BEGIN Recorded information
File: src/encoder_speed_meter_core.sv
// ----------------------------------------------------------------------------
// encoder_speed_meter_core
// Encoder pulse counter with tick-driven speed sampling and moving average.
// ----------------------------------------------------------------------------
//  channel | dir | transfer carries
//  --------+-----+--------------------------------------------------------
//  in      | in  | operation (edge or tick), b_level
//  out     | out | sample_taken, speed_rpm, speed_filtered, direction,
//          |     | overspeed
//  cfg_*   | in  | plain write: window length, rpm scale, overspeed threshold
//
//  one item per cycle sustained while the output is not stalled; a result is
//  registered in the stage 1 register, then in the output register
//  stage 1: pulse count, window count, delta and the one 32x24 multiply
//  stage 2: saturation, averaging ring update, output register
//  reset clears counts, ring, valid flags and output, and sets config defaults
//  an output stall holds the output register and backs pressure up one stage
// ----------------------------------------------------------------------------
module encoder_speed_meter_core (
	input  logic                        clk,
	input  logic                        arst_n,
	esm_in_if.sink                      in,
	esm_out_if.source                   out,
	input  logic                        cfg_we,
	input  logic [1:0]                  cfg_index,
	input  logic [esm_pkg::CFG_DW-1:0]  cfg_data
);

	// configuration registers
	logic [esm_pkg::WINDOW_W-1:0] window_q;
	logic [esm_pkg::SCALE_W-1:0]  scale_q;
	logic [esm_pkg::LIMIT_W-1:0]  limit_q;

	// counting state, owned by stage 1
	logic [esm_pkg::PULSE_W-1:0]  pulse_total_q;
	logic [esm_pkg::PULSE_W-1:0]  pulse_last_q;
	logic [esm_pkg::TICK_W-1:0]   ticks_q;

	// stage 1 pipeline register
	logic                         valid_s1;
	logic                         sample_s1;
	logic signed [1:0]            dir_s1;
	logic [esm_pkg::PROD_W-1:0]   product_s1;

	// output register, which also holds last speed and direction
	logic                         out_valid_q;
	logic                         out_sample_q;
	logic [esm_pkg::SPEED_W-1:0]  out_speed_q;
	logic [esm_pkg::SPEED_W-1:0]  out_filt_q;
	logic signed [1:0]            out_dir_q;

	logic                         accept;
	logic                         advance;
	logic                         move;
	logic [esm_pkg::TICK_W-1:0]   ticks_inc;
	logic                         take;
	logic [esm_pkg::PULSE_W-1:0]  diff;
	logic [esm_pkg::PULSE_W-1:0]  mag;
	logic signed [1:0]            dir_new;
	logic [esm_pkg::SPEED_W-1:0]  speed_sat;
	logic [esm_pkg::SPEED_W-1:0]  filtered_next;
	esm_pkg::push_t               push;

	// ---------------- configuration writes ----------------
	always_ff @(posedge clk or negedge arst_n) begin
		if (!arst_n) begin
			window_q <= esm_pkg::WINDOW_RST;
			scale_q  <= esm_pkg::SCALE_RST;
			limit_q  <= esm_pkg::LIMIT_RST;
		end else if (cfg_we) begin
			unique case (esm_pkg::cfg_idx_t'(cfg_index))
				esm_pkg::CFG_WINDOW: window_q <= cfg_data[esm_pkg::WINDOW_W-1:0];
				esm_pkg::CFG_SCALE:  scale_q  <= cfg_data[esm_pkg::SCALE_W-1:0];
				esm_pkg::CFG_LIMIT:  limit_q  <= cfg_data[esm_pkg::LIMIT_W-1:0];
				default: ;   // unused index, write dropped
			endcase
		end
	end

	// ---------------- handshake ----------------
	// whole pipe advances when the output register is free or being emptied
	assign advance  = !out_valid_q || out.ready;
	assign move     = valid_s1 && advance;
	assign in.ready = !valid_s1 || advance;
	assign accept   = in.valid && in.ready;

	// ---------------- stage 1: counting and scaling ----------------
	// tick counter saturates so it can never wrap past a long window
	assign ticks_inc = (ticks_q == esm_pkg::TICK_MAX) ? ticks_q :
		ticks_q + esm_pkg::TICK_W'(1);
	assign take = (in.operation == esm_pkg::OP_TICK) && (ticks_inc >= window_q);

	// signed delta since the last sample, mod 2^32
	assign diff = pulse_total_q - pulse_last_q;
	assign mag  = diff[esm_pkg::PULSE_W-1] ? (~diff + esm_pkg::PULSE_W'(1)) : diff;

	always_comb begin
		if (diff == '0) begin
			dir_new = esm_pkg::DIR_STOP;
		end else if (diff[esm_pkg::PULSE_W-1]) begin
			dir_new = esm_pkg::DIR_REV;
		end else begin
			dir_new = esm_pkg::DIR_FWD;
		end
	end

	always_ff @(posedge clk or negedge arst_n) begin
		if (!arst_n) begin
			pulse_total_q <= '0;
			pulse_last_q  <= '0;
			ticks_q       <= '0;
		end else if (accept) begin
			if (in.operation == esm_pkg::OP_EDGE) begin
				// channel b high counts forward, low counts back
				pulse_total_q <= in.b_level ? pulse_total_q + esm_pkg::PULSE_W'(1) :
					pulse_total_q - esm_pkg::PULSE_W'(1);
			end else if (take) begin
				ticks_q      <= '0;
				pulse_last_q <= pulse_total_q;
			end else begin
				ticks_q <= ticks_inc;
			end
		end
	end

	always_ff @(posedge clk or negedge arst_n) begin
		if (!arst_n) begin
			valid_s1 <= 1'b0;
		end else if (in.ready) begin
			valid_s1 <= accept;
		end
	end

	// payload of stage 1, no reset needed
	always_ff @(posedge clk) begin
		if (accept) begin
			sample_s1  <= take;
			dir_s1     <= dir_new;
			product_s1 <= esm_pkg::PROD_W'(mag) * esm_pkg::PROD_W'(scale_q);
		end
	end

	// ---------------- stage 2: saturation and averaging ----------------
	// q.16 to q.4, clamp anything above the 20-bit range
	always_comb begin
		if (|product_s1[esm_pkg::PROD_W-1:esm_pkg::FRAC_DROP+esm_pkg::SPEED_W]) begin
			speed_sat = esm_pkg::SPEED_MAX;
		end else begin
			speed_sat = product_s1[esm_pkg::FRAC_DROP+esm_pkg::SPEED_W-1:esm_pkg::FRAC_DROP];
		end
	end

	assign push.push  = move && sample_s1;
	assign push.speed = speed_sat;

	esm_ring u_ring (
		.clk           (clk),
		.arst_n        (arst_n),
		.push          (push),
		.filtered_next (filtered_next)
	);

	always_ff @(posedge clk or negedge arst_n) begin
		if (!arst_n) begin
			out_valid_q  <= 1'b0;
			out_sample_q <= 1'b0;
			out_speed_q  <= '0;
			out_filt_q   <= '0;
			out_dir_q    <= esm_pkg::DIR_STOP;
		end else if (move) begin
			out_valid_q  <= 1'b1;
			out_sample_q <= sample_s1;
			out_filt_q   <= filtered_next;
			if (sample_s1) begin
				out_speed_q <= speed_sat;
				out_dir_q   <= dir_s1;
			end
		end else if (advance) begin
			out_valid_q <= 1'b0;
		end
	end

	// ---------------- result channel ----------------
	assign out.valid          = out_valid_q;
	assign out.sample_taken   = out_sample_q;
	assign out.speed_rpm      = out_speed_q;
	assign out.speed_filtered = out_filt_q;
	assign out.direction      = out_dir_q;
	// limit compared live, against whatever is currently programmed
	assign out.overspeed      = (out_filt_q > limit_q);

endmodule
### src/hw/rtl/host_link_result_frame_encoder_core.sv
// Top level of the host link result frame encoder.
`timescale 1ns / 1ps

// Usage:
// Each transaction on the s_ channel carries ten channel result codes and a
// category. Every channel whose code equals the category sets one bit of a
// match mask, and the block answers with a 17-byte ASCII write command on the
// m_ channel, one byte per transaction: '@', two unit digits, "WD", four
// digits of the word address base + 2 * category, four hex digits of the mask,
// two hex digits of the XOR of the first 13 bytes, '*' and a carriage return.
// m_data.last marks the carriage return.
// A taken request passes the queue and the sequencer state before the first
// byte of its frame reaches the output register; the frame then goes out one
// byte per cycle while the receiver is ready, and a queued next frame follows
// with no gap; the byte sequencer sets this rate. A two-entry queue sits
// between the classifier and the sequencer, so new requests are taken while
// a frame is still going out; when the receiver stalls, the current byte
// holds in the output register and s_ready drops once the queue is full.
// Write the register port only while the block is idle (not enforced).
// Reset empties queue and output stage; loads unit number 0, base address 404.

module host_link_result_frame_encoder_core
    import hlfe_pkg::*;
(
    input  logic             aclk,
    input  logic             aresetn,
    input  logic             s_valid,
    output logic             s_ready,
    input  in_item_t         s_data,
    output logic             m_valid,
    input  logic             m_ready,
    output out_item_t        m_data,
    input  logic             cfg_wr_en,
    input  logic             cfg_index,
    input  logic [CFG_W-1:0] cfg_wdata
);

    logic [UNIT_W-1:0] unit_reg, unit_next;
    logic [ADDR_W-1:0] base_reg, base_next;

    logic q_ready;
    logic q_push;
    cmd_t q_wr_data;
    logic q_valid;
    logic q_pop;
    cmd_t q_rd_data;

    // Configuration registers; the index selects which one a write lands in.
    always_comb begin
        unit_next = unit_reg;
        base_next = base_reg;
        if (cfg_wr_en) begin
            unique case (cfg_index)
                REG_UNIT_NUMBER: unit_next = cfg_wdata[UNIT_W-1:0];
                REG_BASE_ADDR:   base_next = cfg_wdata[ADDR_W-1:0];
                default:         unit_next = unit_reg;
            endcase
        end
    end

    always_ff @(posedge aclk) begin
        if (!aresetn) begin
            unit_reg <= '0;
            base_reg <= ADDR_W'(404);
        end else begin
            unit_reg <= unit_next;
            base_reg <= base_next;
        end
    end

    // The classifier builds the mask and the wrapped word address per request.
    hlfe_front u_front (
        .s_valid   (s_valid),
        .s_ready   (s_ready),
        .s_data    (s_data),
        .base_addr (base_reg),
        .q_ready   (q_ready),
        .q_push    (q_push),
        .q_data    (q_wr_data)
    );

    hlfe_queue u_queue (
        .aclk      (aclk),
        .aresetn   (aresetn),
        .push      (q_push),
        .in_ready  (q_ready),
        .wr_data   (q_wr_data),
        .pop       (q_pop),
        .out_valid (q_valid),
        .rd_data   (q_rd_data)
    );

    // The sequencer turns one queued request into the 17 frame bytes.
    hlfe_back u_back (
        .aclk        (aclk),
        .aresetn     (aresetn),
        .unit_number (unit_reg),
        .q_valid     (q_valid),
        .q_data      (q_rd_data),
        .q_pop       (q_pop),
        .m_valid     (m_valid),
        .m_ready     (m_ready),
        .m_data      (m_data)
    );

endmodule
END Recorded information
What to work on: In the data above, copy every line where the string "while" appears.

Solution to this task:
//  one item per cycle sustained while the output is not stalled; a result is
// byte per cycle while the receiver is ready, and a queued next frame follows
// between the classifier and the sequencer, so new requests are taken while
// Write the register port only while the block is idle (not enforced).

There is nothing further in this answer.